The write-up on the cover of Vona Groarke’s latest collection states that “Link explores the give-and-take between the contemporary lyric and our strangely troubled times.” While it might sound a bit ambiguous to claim that a writer’s work is well-suited to the coronavirus lockdown (you were just made for the pandemic), there’s no denying that Groarke’s thematic concerns and her strengths as a poet are apt for these times.

Throughout her collections, she has charted changes in all sorts of weathers – between times, people, or places – with a precision and delicacy that is largely unmatched in contemporary poetry. She effectively explores changing emotional weathers and changing times by keeping the focus on the exterior world of her immediate surroundings. Groarke’s “exterior” is often the interior world of houses and dwellings, her preoccupation has extended so far as to have titled and themed her second collection Other People’s Houses. Such a poet might make more than most out of lockdown. Not that Vona Groarke is a poet of place as much as she is a poet of places, or of the different routines that different places involve. Over the years the locations of the houses and homes that populate her collections have ranged widely: from the Irish midlands to Dundalk, Manchester, North Carolina, and, latterly, Tubbercurry in Co Sligo. Still, when the narrator of “New York, Hell’s Kitchen: Snow” (from the present collection) reminisces about an earlier life in New York, the poem opens with the narrator on the inside, looking out: “That year, in the dip of the usual bad sleep, / I opened the shutters on an Eighth Avenue / freshly snowed-on …”

Vona Groarke writes some wonderful poems about poetry. “Mystery Set” begins: “The wonder is the words stay in the poem / and don’t fall off its many surfaces, / sanded and buffed, as they have been, / with silk brushes and brushes of goat hair …” The metaphor extends to the striking image of “a leather apron / for scraps or edits …” In “Vona Groarke is writing a poem” the narrator begins deadpan: “and it’s not going well.” Then she gets to the heart of things with images that are at once delicate and indelible: “How many ways can rain be turned / to something more than rain, / or the thin sticks of the alphabet be asked / to shore up a life lived glimpse by glimpse / and not much undertow?”

Famously, the word “stanza” is etymologically connected to the word “room”, and it was Wordsworth who first compared the “scanty ground” of the sonnet to a “narrow room”. The sonnet’s strictures ensured that this was productive ground, in line with Wordsworth’s allegorical nuns who saw the advantages in having the “weight of too much liberty” lifted a bit by the narrow rooms of their convent. Vona Groarke’s poem “Kist” makes a box of both room and sonnet; its opening line could almost be a poem in itself:

Tall trees are a hymnal even slight winds know by heart,
and stars and traffic, between them, remind me I’m not alone
or at least not any more alone than stars and traffic are.

In the sestet the room becomes: “… the box I climb into / and out of again every time I write a poem”. The sonnet has become Groarke’s “narrow room”, out of which come sonnets.
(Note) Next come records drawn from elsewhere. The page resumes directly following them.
`src/bmwb_defines.vh`:
```
// Constants for the base mode word decoder and burst engine.
// Assumes a single 10 MHz clock and includes through a bare name.
`ifndef BMWB_DEFINES_VH
`define BMWB_DEFINES_VH

////////////////////////////////////////////////////////////////////////////////
// Clock
`define BMWB_CLK_MHZ 10

////////////////////////////////////////////////////////////////////////////////
// Base mode word fields
`define BMWB_WORD_W 19
`define BMWB_WORD_RESET 19'h00000
`define BMWB_BL_LSB 0
`define BMWB_BL_MSB 1
`define BMWB_CL_LOW_BIT 2
`define BMWB_BT_BIT 3
`define BMWB_CL_LSB 4
`define BMWB_CL_MSB 6
`define BMWB_DLLRST_BIT 8
`define BMWB_WR_LSB 9
`define BMWB_WR_MSB 11
`define BMWB_PPD_BIT 12

// Length field codes
`define BMWB_BL_FIXED8 2'h0
`define BMWB_BL_PERCMD 2'h1
`define BMWB_BL_CHOP4 2'h2

////////////////////////////////////////////////////////////////////////////////
// Counts and timing
`define BMWB_LOCK_CYCLES 10'h200
`define BMWB_CL_MIN 4'h5
`define BMWB_WR_MIN 4'h5
`define BMWB_PIPE_DEPTH 12
`define BMWB_FAST_EXIT_NS 30
`define BMWB_SLOW_EXIT_NS 300
// Least times round up to whole cycles
`define BMWB_FAST_EXIT_CYC ((`BMWB_FAST_EXIT_NS * `BMWB_CLK_MHZ + 999) / 1000)
`define BMWB_SLOW_EXIT_CYC ((`BMWB_SLOW_EXIT_NS * `BMWB_CLK_MHZ + 999) / 1000)

`endif

```
`src/bmwb_beat_order.v`:
```
// Column order of one beat within a burst.
// Pure logic; the caller registers the result.
`timescale 1ns/1ps

module bmwb_beat_order (
  input wire [2:0] i_start_col,
  input wire [2:0] i_beat,
  input wire i_interleave,
  input wire i_chop,
  input wire i_write,
  output reg [2:0] o_col
);
  reg [1:0] low_sum;

  always @* begin
    low_sum = i_start_col[1:0] + i_beat[1:0];
    if (i_write) begin
      // Writes ignore the low start bits
      if (i_chop) begin
        o_col = {i_start_col[2], i_beat[1:0]};
      end else begin
        o_col = i_beat;
      end
    end else if (i_interleave) begin
      o_col = i_start_col ^ i_beat;
    end else begin
      // Wrap inside the nibble, then move to the other one
      o_col = {i_start_col[2] ^ i_beat[2], low_sum};
    end
  end
endmodule

```
`src/bmwb_mode_burst.v`:
```
// Base mode word store, decode and burst beat engine.
// Assumes commands arrive synchronous to i_mclk from the controller's logic.
`timescale 1ns/1ps
`include "bmwb_defines.vh"

module bmwb_mode_burst (
  input wire i_mclk,
  input wire i_reset_n,
  input wire i_mode_set_command,
  input wire [18:0] i_mode_word,
  input wire i_rd_cmd,
  input wire i_wr_cmd,
  input wire [2:0] i_col_addr,
  input wire i_column_addr_bit_twelve,
  input wire i_idle_bank_sleep,
  output reg [18:0] o_base_mode_word,
  output reg [2:0] o_beat_col,
  output reg o_rd_beat_valid,
  output reg o_dq_oe,
  output reg o_wr_beat_valid,
  output reg o_burst_eight,
  output reg o_dll_reset,
  output reg o_loop_locked,
  output reg [3:0] o_read_column_latency,
  output reg [3:0] o_write_recovery,
  output reg o_dll_stopped,
  output reg o_sleep_exit_busy
);

  //////////////////////////////////////////////////////////////////////////////
  // Mode word store and decode
  reg [18:0] mode_r;
  reg [3:0] cl_nxt;
  reg [3:0] wr_nxt;
  reg chop_nxt;
  wire [1:0] bl_code;
  wire [2:0] cl_code;
  wire [2:0] wr_code;

  assign bl_code = mode_r[`BMWB_BL_MSB:`BMWB_BL_LSB];
  assign cl_code = mode_r[`BMWB_CL_MSB:`BMWB_CL_LSB];
  assign wr_code = mode_r[`BMWB_WR_MSB:`BMWB_WR_LSB];

  // Reserved bits are stored as written; clearing them is the controller's job
  // A new word with bit 8 set wins over the self-clear in the same cycle
  always @(posedge i_mclk or negedge i_reset_n) begin
    if (!i_reset_n) begin
      mode_r <= `BMWB_WORD_RESET;
    end else if (i_mode_set_command) begin
      mode_r <= i_mode_word;
    end else if (mode_r[`BMWB_DLLRST_BIT]) begin
      mode_r[`BMWB_DLLRST_BIT] <= 1'b0;
    end
  end

  // Latency: bit 2 extends the code past 11; unused codes fall back to 5
  // Falling back keeps the pipe tap inside its twelve stages
  always @* begin
    cl_nxt = `BMWB_CL_MIN;
    if (!mode_r[`BMWB_CL_LOW_BIT]) begin
      if (cl_code != 3'h0) begin
        cl_nxt = 4'h4 + {1'b0, cl_code};
      end
    end else begin
      if (cl_code == 3'h0) begin
        cl_nxt = 4'hC;
      end else if (cl_code == 3'h1) begin
        cl_nxt = 4'hD;
      end
    end
  end

  // Write recovery codes 1..7 give 5,6,7,8,10,12,14
  // Code 0 is unused and reads as the shortest recovery
  always @* begin
    case (wr_code)
      3'h1: wr_nxt = 4'h5;
      3'h2: wr_nxt = 4'h6;
      3'h3: wr_nxt = 4'h7;
      3'h4: wr_nxt = 4'h8;
      3'h5: wr_nxt = 4'hA;
      3'h6: wr_nxt = 4'hC;
      3'h7: wr_nxt = 4'hE;
      default: wr_nxt = `BMWB_WR_MIN;
    endcase
  end

  // One length decision serves reads and writes; code 11 acts as eight
  always @* begin
    case (bl_code)
      `BMWB_BL_CHOP4: chop_nxt = 1'b1;
      `BMWB_BL_PERCMD: chop_nxt = ~i_column_addr_bit_twelve;
      default: chop_nxt = 1'b0;
    endcase
  end

  //////////////////////////////////////////////////////////////////////////////
  // Read latency pipe: each stage holds {valid, chop, start column}
  // Length is fixed at the command edge, so a later word cannot alter it
  reg [4:0] pipe_r [0:`BMWB_PIPE_DEPTH-1];
  wire [4:0] tap;
  wire [3:0] tap_idx;
  integer i;

  // Engine loads one edge after the tap and outputs register one more
  assign tap_idx = o_read_column_latency - 4'h2;
  assign tap = pipe_r[tap_idx];

  always @(posedge i_mclk or negedge i_reset_n) begin
    if (!i_reset_n) begin
      for (i = 0; i < `BMWB_PIPE_DEPTH; i = i + 1) begin
        pipe_r[i] <= 5'h00;
      end
    end else begin
      pipe_r[0] <= {i_rd_cmd, chop_nxt, i_col_addr};
      for (i = 1; i < `BMWB_PIPE_DEPTH; i = i + 1) begin
        pipe_r[i] <= pipe_r[i-1];
      end
    end
  end

  //////////////////////////////////////////////////////////////////////////////
  // Beat engine, one beat per clock, always eight slots long
  // Chop bursts still run all eight slots, so both lengths end alike
  reg act_r;
  reg [2:0] beat_r;
  reg [2:0] start_r;
  reg chop_r;
  reg write_r;
  reg il_r;
  wire [2:0] col;
  wire beat_used;
  wire rd_slot;

  bmwb_beat_order u_order (
    .i_start_col(start_r),
    .i_beat(beat_r),
    .i_interleave(il_r),
    .i_chop(chop_r),
    .i_write(write_r),
    .o_col(col)
  );

  assign beat_used = ~chop_r | ~beat_r[2];
  assign rd_slot = act_r & ~write_r & beat_used;

  // A read reaching its latency wins over a write in the same cycle
  always @(posedge i_mclk or negedge i_reset_n) begin
    if (!i_reset_n) begin
      act_r <= 1'b0;
      beat_r <= 3'h0;
      start_r <= 3'h0;
      chop_r <= 1'b0;
      write_r <= 1'b0;
      il_r <= 1'b0;
    end else if (tap[4]) begin
      act_r <= 1'b1;
      beat_r <= 3'h0;
      start_r <= tap[2:0];
      chop_r <= tap[3];
      write_r <= 1'b0;
      il_r <= mode_r[`BMWB_BT_BIT];
    end else if (i_wr_cmd) begin
      act_r <= 1'b1;
      beat_r <= 3'h0;
      start_r <= i_col_addr;
      chop_r <= chop_nxt;
      write_r <= 1'b1;
      il_r <= mode_r[`BMWB_BT_BIT];
    end else if (act_r) begin
      beat_r <= beat_r + 3'h1;
      if (beat_r == 3'h7) begin
        act_r <= 1'b0;
      end
    end
  end

  //////////////////////////////////////////////////////////////////////////////
  // Beat outputs, one register stage after the engine
  always @(posedge i_mclk or negedge i_reset_n) begin
    if (!i_reset_n) begin
      o_beat_col <= 3'h0;
      o_rd_beat_valid <= 1'b0;
      o_dq_oe <= 1'b0;
      o_wr_beat_valid <= 1'b0;
      o_burst_eight <= 1'b0;
    end else begin
      o_beat_col <= col;
      o_rd_beat_valid <= rd_slot;
      // Drivers go quiet in the unused chop slots
      o_dq_oe <= rd_slot;
      o_wr_beat_valid <= act_r & write_r & beat_used;
      o_burst_eight <= act_r & ~chop_r;
    end
  end

  //////////////////////////////////////////////////////////////////////////////
  // Loop reset and lock timing
  // Lock is reported, not enforced; holding reads off is the controller's part
  reg [9:0] lock_cnt_r;

  always @(posedge i_mclk or negedge i_reset_n) begin
    if (!i_reset_n) begin
      o_dll_reset <= 1'b0;
      lock_cnt_r <= 10'h000;
      o_loop_locked <= 1'b0;
    end else begin
      o_dll_reset <= mode_r[`BMWB_DLLRST_BIT];
      if (mode_r[`BMWB_DLLRST_BIT]) begin
        lock_cnt_r <= `BMWB_LOCK_CYCLES;
        o_loop_locked <= 1'b0;
      end else if (lock_cnt_r != 10'h000) begin
        lock_cnt_r <= lock_cnt_r - 10'h001;
        o_loop_locked <= (lock_cnt_r == 10'h001);
      end
    end
  end

  //////////////////////////////////////////////////////////////////////////////
  // Idle bank sleep: loop stop and exit timing
  reg sleep_d_r;
  reg [4:0] exit_cnt_r;
  reg [4:0] exit_len_nxt;
  wire sleep_exit;
  wire [31:0] fast_exit_full;
  wire [31:0] slow_exit_full;

  assign sleep_exit = sleep_d_r & ~i_idle_bank_sleep;
  // Exit counts are a few cycles, so five bits hold them
  assign fast_exit_full = `BMWB_FAST_EXIT_CYC;
  assign slow_exit_full = `BMWB_SLOW_EXIT_CYC;

  // Bit 12 picks the exit length here when sleep ends; it never matters while awake
  always @* begin
    exit_len_nxt = slow_exit_full[4:0];
    if (mode_r[`BMWB_PPD_BIT]) begin
      exit_len_nxt = fast_exit_full[4:0];
    end
  end

  always @(posedge i_mclk or negedge i_reset_n) begin
    if (!i_reset_n) begin
      sleep_d_r <= 1'b0;
      exit_cnt_r <= 5'h00;
      o_dll_stopped <= 1'b0;
      o_sleep_exit_busy <= 1'b0;
    end else begin
      sleep_d_r <= i_idle_bank_sleep;
      // Bit only consulted while asleep
      o_dll_stopped <= i_idle_bank_sleep & ~mode_r[`BMWB_PPD_BIT];
      if (sleep_exit) begin
        exit_cnt_r <= exit_len_nxt;
        o_sleep_exit_busy <= 1'b1;
      end else if (exit_cnt_r != 5'h00) begin
        exit_cnt_r <= exit_cnt_r - 5'h01;
        o_sleep_exit_busy <= (exit_cnt_r != 5'h01);
      end else begin
        o_sleep_exit_busy <= 1'b0;
      end
    end
  end

  //////////////////////////////////////////////////////////////////////////////
  // Registered copies of the word and its decoded timings
  always @(posedge i_mclk or negedge i_reset_n) begin
    if (!i_reset_n) begin
      o_base_mode_word <= `BMWB_WORD_RESET;
      o_read_column_latency <= `BMWB_CL_MIN;
      o_write_recovery <= `BMWB_WR_MIN;
    end else begin
      o_base_mode_word <= mode_r;
      o_read_column_latency <= cl_nxt;
      o_write_recovery <= wr_nxt;
    end
  end

endmodule

```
The poem “Study” has the poet shored up in another room. Here, despite the myopia of lockdown, the world extends outwards almost synecdochically:

But let us move past particular love that always,
in the long run, stares us down. A room, any room,
is a way of claiming we’ve the measure of the world.
We might as well swallow a grain of sand
by way of knowing the sea.
Or say we’ve hemstitched the horizon
with two threads of sky-blue silk.

The house of this poem (with – in Groarke’s lovely phrase – “a roof not inclined to refuse the rain,”) turns out to be “Exactly apt, if you see it right, / to balance inner with outer weather, / to keep you in the world.”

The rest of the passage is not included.